Datacenters are growing at unprecedented speeds building a foundation for global IT services, cost-effective containerized apps and novel paradigms including microservices and serverless computing. At the same time, we are entering a new era in computing where scalability no longer comes from higher density in silicon fabrication processes. Now, more than ever server designers are in search of new avenues to bridge the gap between higher demands for scalability and the diminishing returns in server density.

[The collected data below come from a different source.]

<file path="config.mk">
export PLATFORM = sky130hd
export DESIGN_NAME = crd_tx_top
export DESIGN_NICKNAME = d
export VERILOG_FILES = /design/src/hw/crd_pkg.sv /design/src/hw/crd_rtn_decode.sv /design/src/hw/crd_counter_bank.sv /design/src/hw/crd_min_check.sv /design/src/hw/crd_tx_top.sv
export SDC_FILE = /design/constraint.sdc
export NUM_CORES = 1
export LEC_CHECK = 0
export BUFFER_PORTS_ARGS = -buffer_cell sky130_fd_sc_hd__buf_2
export CAP_MARGIN = 20
export CORE_ASPECT_RATIO = 0.6
export CORE_MARGIN = 1.5
export CORE_UTILIZATION = 53
export CTS_BUF_LIST = sky130_fd_sc_hd__clkbuf_4 sky130_fd_sc_hd__clkbuf_8 sky130_fd_sc_hd__clkbuf_16
export CTS_CLUSTER_DIAMETER = 40
export DETAILED_ROUTE_END_ITERATION = 7
export GPL_TIMING_DRIVEN = 0
export HOLD_SLACK_MARGIN = 0.08
export PLACE_DENSITY = 0.72
export SLEW_MARGIN = 20
export SYNTH_ARGS = -nofsm -noshare
export SYNTH_HDL_FRONTEND = slang
export SYNTH_SLANG_ARGS = --single-unit
</file>
<file path="constraint.sdc">
create_clock -name clk_gated -period 9.9 [get_ports clk_gated]
set_input_delay 0 -clock clk_gated [delete_from_list [all_inputs] [get_ports clk_gated]]
set_output_delay 0 -clock clk_gated [all_outputs]
set_load 0.01 [all_outputs]
</file>
<file path="src/hw/crd_pkg.sv">
package crd_pkg;

  // --------------------
  // Link constants

  // Flow classes carried on every VC
  localparam int NUM_FC = 3;

  // External VCs covered by the map register
  localparam int NUM_MAP_VCS = 8;

  // Valid bit inside each map nibble
  localparam int MAP_VALID_BIT = 3;

  // Data credits a used channel needs before traffic may start
  localparam int MIN_DATA_CRD = 4;

  // Same mask on every VC, all flow classes in use
  localparam logic [NUM_FC-1:0] FC_USED = 3'b111;

  // --------------------
  // Credit types

  typedef logic [1:0]  fc_id_t;
  typedef logic [4:0]  ext_vc_t;

  // Eight nibbles, one per external VC
  typedef logic [31:0] rxmap_t;

  // Returned credit values, zero means infinite
  typedef logic [3:0]  hdr_rtn_t;
  typedef logic [3:0]  data_rtn_t;

  // One header credit per consume
  typedef logic        hdr_use_t;
  // Up to four data credits per consume
  typedef logic [2:0]  data_use_t;

  // Flow class 3 is not defined on the link
  localparam fc_id_t FC_ILLEGAL = 2'd3;

  // Internal VC index width, never below one bit
  function automatic int vc_idx_w(int num_vcs);
    return (num_vcs > 1) ? $clog2(num_vcs) : 1;
  endfunction

endpackage

</file>
<file path="src/hw/crd_rtn_decode.sv">
module crd_rtn_decode
  import crd_pkg::*;
#(
  parameter int NUM_VCS = 2,
  localparam int VC_W = vc_idx_w(NUM_VCS)
) (
  input  logic            clk_gated,
  input  logic            rst_b,
  input  logic            tx_sm_disconnected,
  input  rxmap_t          cfg_vc_rxmap,
  input  logic            rx_empty,

  // Fabric header credit return
  input  logic            hdr_rtn_valid,
  input  ext_vc_t         hdr_rtn_vc_id,
  input  fc_id_t          hdr_rtn_fc,

  // Fabric data credit return
  input  logic            data_rtn_valid,
  input  ext_vc_t         data_rtn_vc_id,
  input  fc_id_t          data_rtn_fc,

  // Mapped returns toward the counter banks
  output logic            hdr_rtn_v,
  output logic [VC_W-1:0] hdr_rtn_vc,
  output logic            data_rtn_v,
  output logic [VC_W-1:0] data_rtn_vc,

  output logic            rx_empty_seen
);

  logic [3:0] hdr_nib;
  logic [3:0] data_nib;

  // Map nibble holds only three VC bits
  if (VC_W > 3) begin : g_vc_w_check
    $error("crd_rtn_decode supports at most 8 internal VCs");
  end

  // --------------------
  // Return mapping

  // Nibble of the external VC, low three id bits select it
  assign hdr_nib  = cfg_vc_rxmap[{hdr_rtn_vc_id[2:0], 2'b00} +: 4];
  assign data_nib = cfg_vc_rxmap[{data_rtn_vc_id[2:0], 2'b00} +: 4];

  // Only external VCs 0..7 with a set valid bit are ours
  // Fabric may announce credits for channels we never use
  assign hdr_rtn_v  = hdr_rtn_valid & (hdr_rtn_vc_id < NUM_MAP_VCS) &
                      hdr_nib[MAP_VALID_BIT];
  assign data_rtn_v = data_rtn_valid & (data_rtn_vc_id < NUM_MAP_VCS) &
                      data_nib[MAP_VALID_BIT];

  // Internal VC from the low nibble bits, truncated to index width
  assign hdr_rtn_vc  = hdr_nib[VC_W-1:0];
  assign data_rtn_vc = data_nib[VC_W-1:0];

  // --------------------
  // Receiver empty tracking

  // Sets on the first rx_empty while connected
  // Held until the link drops back to disconnected
  always_ff @(posedge clk_gated or negedge rst_b) begin
    if (!rst_b) begin
      rx_empty_seen <= 1'b0;
    end else if (tx_sm_disconnected) begin
      rx_empty_seen <= 1'b0;
    end else if (rx_empty) begin
      rx_empty_seen <= 1'b1;
    end
  end

  // Banks index counters by flow class, an illegal one would be lost
  a_hdr_rtn_fc: assert property (@(posedge clk_gated) disable iff (!rst_b)
    hdr_rtn_v |-> hdr_rtn_fc != FC_ILLEGAL);

  a_data_rtn_fc: assert property (@(posedge clk_gated) disable iff (!rst_b)
    data_rtn_v |-> data_rtn_fc != FC_ILLEGAL);

endmodule

</file>
<file path="src/hw/crd_counter_bank.sv">
module crd_counter_bank
  import crd_pkg::*;
#(
  parameter int  NUM_VCS = 2,
  parameter int  CNT_W   = 8,
  parameter type inc_t   = hdr_rtn_t,
  parameter type dec_t   = hdr_use_t,
  localparam int VC_W    = vc_idx_w(NUM_VCS)
) (
  input  logic                                   clk_gated,
  input  logic                                   rst_b,
  input  logic                                   tx_sm_disconnected,
  input  logic                                   rx_empty_seen,

  // Mapped fabric return
  input  logic                                   rtn_v,
  input  logic [VC_W-1:0]                        rtn_vc,
  input  fc_id_t                                 rtn_fc,
  input  inc_t                                   rtn_value,

  // Transmitter consume
  input  logic                                   use_v,
  input  logic [VC_W-1:0]                        use_vc,
  input  fc_id_t                                 use_fc,
  input  dec_t                                   use_value,

  output logic [NUM_VCS-1:0][NUM_FC-1:0][CNT_W-1:0] crd_cnt,
  output logic [NUM_VCS-1:0][NUM_FC-1:0]            crd_inf,
  output logic                                   has_consumed,
  output logic                                   used_xflow
);

  // One spare bit catches saturation and consumed carry
  localparam int SUM_W = CNT_W + 1;

  inc_t [NUM_VCS-1:0][NUM_FC-1:0]                inc_amt;
  dec_t [NUM_VCS-1:0][NUM_FC-1:0]                dec_amt;
  logic [NUM_VCS-1:0][NUM_FC-1:0][SUM_W-1:0]     cnt_sum;
  logic [NUM_VCS-1:0][NUM_FC-1:0][CNT_W-1:0]     cnt_next;
  logic [NUM_VCS-1:0][NUM_FC-1:0]                inf_next;
  logic [NUM_VCS-1:0][NUM_FC-1:0][SUM_W-1:0]     cons_next;
  logic [NUM_VCS-1:0][NUM_FC-1:0][CNT_W-1:0]     cons_q;
  logic [NUM_VCS-1:0][NUM_FC-1:0]                carry_q;

  // --------------------
  // Per channel next state

  always_comb begin
    inc_amt   = '0;
    dec_amt   = '0;
    cnt_sum   = '0;
    cnt_next  = crd_cnt;
    inf_next  = crd_inf;
    for (int v = 0; v < NUM_VCS; v++) begin
      for (int f = 0; f < NUM_FC; f++) begin
        cons_next[v][f] = {1'b0, cons_q[v][f]};

        // Infinite channels ignore both returns and consumes
        if (rtn_v && rtn_vc == v && rtn_fc == f && !crd_inf[v][f]) begin
          inc_amt[v][f] = rtn_value;
          // Zero value announces infinite credits
          if (rtn_value == '0) begin
            inf_next[v][f] = 1'b1;
          end
        end
        if (use_v && use_vc == v && use_fc == f && !crd_inf[v][f]) begin
          dec_amt[v][f] = use_value;
        end

        if (tx_sm_disconnected) begin
          // Counts restart from zero, consumed totals hold
          cnt_next[v][f] = '0;
        end else begin
          cnt_sum[v][f] = {1'b0, crd_cnt[v][f]} + SUM_W'(inc_amt[v][f]) -
                          SUM_W'(dec_amt[v][f]);
          // Top bit set means overflow, clamp at all ones
          if (cnt_sum[v][f][CNT_W]) begin
            cnt_next[v][f] = '1;
          end else begin
            cnt_next[v][f] = cnt_sum[v][f][CNT_W-1:0];
          end

          // Init credits arrive before rx_empty and must not count as returns
          if (rx_empty_seen) begin
            cons_next[v][f] = {1'b0, cons_q[v][f]} + SUM_W'(dec_amt[v][f]) -
                              SUM_W'(inc_amt[v][f]);
          end else begin
            cons_next[v][f] = {1'b0, cons_q[v][f]} + SUM_W'(dec_amt[v][f]);
          end
        end
      end
    end
  end

  // --------------------
  // Registers

  always_ff @(posedge clk_gated or negedge rst_b) begin
    if (!rst_b) begin
      crd_cnt <= '0;
      crd_inf <= '0;
      cons_q  <= '0;
      carry_q <= '0;
    end else begin
      crd_cnt <= cnt_next;
      crd_inf <= inf_next;
      for (int v = 0; v < NUM_VCS; v++) begin
        for (int f = 0; f < NUM_FC; f++) begin
          cons_q[v][f]  <= cons_next[v][f][CNT_W-1:0];
          // Carry of this cycle's update, wrap either way is an error
          carry_q[v][f] <= cons_next[v][f][CNT_W];
        end
      end
    end
  end

  // Outstanding credits anywhere in this bank
  assign has_consumed = |cons_q;
  assign used_xflow   = |carry_q;

  // Consume ports come straight from the transmitter
  a_use_fc: assert property (@(posedge clk_gated) disable iff (!rst_b)
    use_v |-> use_fc != FC_ILLEGAL);

endmodule

</file>
<file path="src/hw/crd_min_check.sv">
module crd_min_check
  import crd_pkg::*;
#(
  parameter int NUM_VCS = 2,
  parameter int CNT_W   = 8
) (
  input  logic                                      clk_gated,
  input  logic                                      rst_b,
  input  logic                                      rx_empty_seen,

  // Bank state
  input  logic [NUM_VCS-1:0][NUM_FC-1:0][CNT_W-1:0] hcrd_cnt,
  input  logic [NUM_VCS-1:0][NUM_FC-1:0][CNT_W-1:0] dcrd_cnt,
  input  logic [NUM_VCS-1:0][NUM_FC-1:0]            hcrd_inf,
  input  logic [NUM_VCS-1:0][NUM_FC-1:0]            dcrd_inf,
  input  logic                                      h_has_consumed,
  input  logic                                      d_has_consumed,

  output logic [NUM_VCS-1:0][NUM_FC-1:0][CNT_W-1:0] tx_hcrds_avail,
  output logic [NUM_VCS-1:0][NUM_FC-1:0][CNT_W-1:0] tx_dcrds_avail,
  output logic                                      tx_has_consumed_crds,
  output logic                                      tx_min_crds_rcvd
);

  logic [NUM_VCS-1:0][NUM_FC-1:0] min_hcrd;
  logic [NUM_VCS-1:0][NUM_FC-1:0] min_dcrd;
  logic                           min_next;

  // --------------------
  // Available credits

  always_comb begin
    for (int v = 0; v < NUM_VCS; v++) begin
      for (int f = 0; f < NUM_FC; f++) begin
        // Infinite reads all ones, nothing shows before rx_empty
        tx_hcrds_avail[v][f] = (hcrd_cnt[v][f] | {CNT_W{hcrd_inf[v][f]}}) &
                               {CNT_W{rx_empty_seen}};
        tx_dcrds_avail[v][f] = (dcrd_cnt[v][f] | {CNT_W{dcrd_inf[v][f]}}) &
                               {CNT_W{rx_empty_seen}};

        // Unused channels always pass
        min_hcrd[v][f] = !FC_USED[f] || (tx_hcrds_avail[v][f] != '0);
        min_dcrd[v][f] = !FC_USED[f] || (tx_dcrds_avail[v][f] >= MIN_DATA_CRD);
      end
    end
  end

  assign min_next = rx_empty_seen & (&min_hcrd) & (&min_dcrd);

  // --------------------
  // Minimum credit flag, one cycle behind the counts

  always_ff @(posedge clk_gated or negedge rst_b) begin
    if (!rst_b) begin
      tx_min_crds_rcvd <= 1'b0;
    end else begin
      tx_min_crds_rcvd <= min_next;
    end
  end

  assign tx_has_consumed_crds = h_has_consumed | d_has_consumed;

endmodule

</file>
<file path="src/hw/crd_tx_top.sv">
module crd_tx_top
  import crd_pkg::*;
#(
  parameter int NUM_VCS = 2,
  parameter int CNT_W   = 8,
  localparam int VC_W   = vc_idx_w(NUM_VCS)
) (
  input  logic                                      clk_gated,
  input  logic                                      rst_b,
  input  logic                                      tx_sm_disconnected,
  input  rxmap_t                                    cfg_vc_rxmap,
  input  logic                                      rx_empty,

  // Fabric credit returns
  input  logic                                      hdr_rtn_valid,
  input  ext_vc_t                                   hdr_rtn_vc_id,
  input  fc_id_t                                    hdr_rtn_fc,
  input  hdr_rtn_t                                  hdr_rtn_value,
  input  logic                                      data_rtn_valid,
  input  ext_vc_t                                   data_rtn_vc_id,
  input  fc_id_t                                    data_rtn_fc,
  input  data_rtn_t                                 data_rtn_value,

  // Transmitter consumes
  input  logic                                      tx_hcrd_consume_v,
  input  logic [VC_W-1:0]                           tx_hcrd_consume_vc,
  input  fc_id_t                                    tx_hcrd_consume_fc,
  input  hdr_use_t                                  tx_hcrd_consume_val,
  input  logic                                      tx_dcrd_consume_v,
  input  logic [VC_W-1:0]                           tx_dcrd_consume_vc,
  input  fc_id_t                                    tx_dcrd_consume_fc,
  input  data_use_t                                 tx_dcrd_consume_val,

  output logic [NUM_VCS-1:0][NUM_FC-1:0][CNT_W-1:0] tx_hcrds_avail,
  output logic [NUM_VCS-1:0][NUM_FC-1:0][CNT_W-1:0] tx_dcrds_avail,
  output logic                                      tx_has_consumed_crds,
  output logic                                      tx_min_crds_rcvd,
  output logic                                      tx_hcrds_used_xflow,
  output logic                                      tx_dcrds_used_xflow
);

  logic                                      hdr_rtn_v;
  logic [VC_W-1:0]                           hdr_rtn_vc;
  logic                                      data_rtn_v;
  logic [VC_W-1:0]                           data_rtn_vc;
  logic                                      rx_empty_seen;
  logic [NUM_VCS-1:0][NUM_FC-1:0][CNT_W-1:0] hcrd_cnt;
  logic [NUM_VCS-1:0][NUM_FC-1:0][CNT_W-1:0] dcrd_cnt;
  logic [NUM_VCS-1:0][NUM_FC-1:0]            hcrd_inf;
  logic [NUM_VCS-1:0][NUM_FC-1:0]            dcrd_inf;
  logic                                      h_has_consumed;
  logic                                      d_has_consumed;

  // --------------------
  // Return decode and receiver state

  crd_rtn_decode #(.NUM_VCS(NUM_VCS)) u_rtn_decode (
    .clk_gated, .rst_b, .tx_sm_disconnected, .cfg_vc_rxmap, .rx_empty,
    .hdr_rtn_valid, .hdr_rtn_vc_id, .hdr_rtn_fc,
    .data_rtn_valid, .data_rtn_vc_id, .data_rtn_fc,
    .hdr_rtn_v, .hdr_rtn_vc, .data_rtn_v, .data_rtn_vc, .rx_empty_seen
  );

  // --------------------
  // Header and data banks

  crd_counter_bank #(
    .NUM_VCS(NUM_VCS), .CNT_W(CNT_W), .inc_t(hdr_rtn_t), .dec_t(hdr_use_t)
  ) u_hdr_bank (
    .clk_gated, .rst_b, .tx_sm_disconnected, .rx_empty_seen,
    .rtn_v(hdr_rtn_v), .rtn_vc(hdr_rtn_vc), .rtn_fc(hdr_rtn_fc),
    .rtn_value(hdr_rtn_value),
    .use_v(tx_hcrd_consume_v), .use_vc(tx_hcrd_consume_vc),
    .use_fc(tx_hcrd_consume_fc), .use_value(tx_hcrd_consume_val),
    .crd_cnt(hcrd_cnt), .crd_inf(hcrd_inf),
    .has_consumed(h_has_consumed), .used_xflow(tx_hcrds_used_xflow)
  );

  crd_counter_bank #(
    .NUM_VCS(NUM_VCS), .CNT_W(CNT_W), .inc_t(data_rtn_t), .dec_t(data_use_t)
  ) u_data_bank (
    .clk_gated, .rst_b, .tx_sm_disconnected, .rx_empty_seen,
    .rtn_v(data_rtn_v), .rtn_vc(data_rtn_vc), .rtn_fc(data_rtn_fc),
    .rtn_value(data_rtn_value),
    .use_v(tx_dcrd_consume_v), .use_vc(tx_dcrd_consume_vc),
    .use_fc(tx_dcrd_consume_fc), .use_value(tx_dcrd_consume_val),
    .crd_cnt(dcrd_cnt), .crd_inf(dcrd_inf),
    .has_consumed(d_has_consumed), .used_xflow(tx_dcrds_used_xflow)
  );

  // --------------------
  // Outputs and minimum check

  crd_min_check #(.NUM_VCS(NUM_VCS), .CNT_W(CNT_W)) u_min_check (
    .clk_gated, .rst_b, .rx_empty_seen,
    .hcrd_cnt, .dcrd_cnt, .hcrd_inf, .dcrd_inf, .h_has_consumed, .d_has_consumed,
    .tx_hcrds_avail, .tx_dcrds_avail, .tx_has_consumed_crds, .tx_min_crds_rcvd
  );

endmodule

</file>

In this talk, I will go over the basic anatomy of system hardware and software in a modern server blade which is primarily derived from the CPU-centric desktop PC of the 80s.  I will then present opportunities for a clean slate design of servers based on integration, specialization and approximation as three pillars to enable server scalability in the post-Moore era.

Bio:

Babak Falsafi is a Professor and the founding director of EcoCloud at EPFL. His contributions to computer systems include the first NUMA multiprocessors built by Sun Microsystems (WildFire/WildCat), memory streaming integrated in IBM BlueGene (temporal) and ARM cores (spatial), and performance evaluation methodologies in use by AMD, HP and Google PerfKit. He has shown that memory consistency models are neither necessary nor sufficient to achieve high performance in servers. These results led to fence speculation in modern CPUs. His work on workload-optimized server processors laid the foundation for the first generation of Cavium ARM server CPUs, ThunderX. He is a recipient of an Alfred P. Sloan Research Fellowship, and a fellow of ACM and IEEE.